International Journal of Applied Earth Observations and Geoinformation (Oct 2021)
Ten years of volcanic activity at Mt Etna: High-resolution mapping and accurate quantification of the morphological changes by Pleiades and Lidar data
Abstract
The topography of Mt. Etna, Italy, is subjected to continuous modifications depending on intensity and magnitude of eruptions that frequently occur at the volcano summit and flanks. In order to make high-resolution maps of morphological changes and accurately calculate the overall volume of the erupted products (e.g., lava flows, tephra fall out, scoriae cones) in ten years, we have compared the altimetry models of Mt. Etna derived from 2005 Airborne Laser Scanning data and 2015 Pleiades stereo satellite imagery. Both models cover a common area of 400 km2 with spatial resolution of 2 m and comparable vertical accuracy (RMSE < 0.8 m). The results show that the area most affected by the erupted products is the mid-upper portion of the volcano with an altitude ranging from 1300 m to more than 3300 m a.s.l., value reached at the summit of the North East crater. In particular, this portion changes dramatically in the eastern sector due to the birth and growth of the New South-East Crater, the invasion of dozens of lava flows in the Valle del Bove, and the formation of the 2014 scoriae cones and lava field at the base of the North-East Crater. The total volume of products erupted in the investigated period results in 284.3±15.8 x 106 m3 with a yearly average volume of 28.4 x 106 m3/y comparable with the previous decades.

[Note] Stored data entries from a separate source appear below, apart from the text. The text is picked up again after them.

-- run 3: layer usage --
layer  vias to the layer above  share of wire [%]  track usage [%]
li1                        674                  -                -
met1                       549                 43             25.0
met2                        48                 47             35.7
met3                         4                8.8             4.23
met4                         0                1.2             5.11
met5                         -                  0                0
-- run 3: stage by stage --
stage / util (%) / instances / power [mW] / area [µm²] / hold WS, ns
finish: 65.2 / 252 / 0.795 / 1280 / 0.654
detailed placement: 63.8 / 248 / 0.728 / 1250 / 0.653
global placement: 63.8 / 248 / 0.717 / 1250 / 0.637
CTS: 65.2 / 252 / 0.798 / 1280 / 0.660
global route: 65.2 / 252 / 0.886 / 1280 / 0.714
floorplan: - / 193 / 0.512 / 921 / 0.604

In addition, the products emitted by the 2014 sub-terminal eruption are mapped and quantified including, for the first time, the volume of the 2014 scoriae cones generated on the eastern flank of North-East Crater This study demonstrates how a rigorous comparison between digital elevation models derived from different remote sensing techniques produce high accurate mapping and quantifications of morphological changes applicable for worldwide active volcanoes. This allows to quantify volumes and areas of erupted products reducing the error estimations, a crucial point to provide precise data often used as key parameters for many volcanic hazard studies.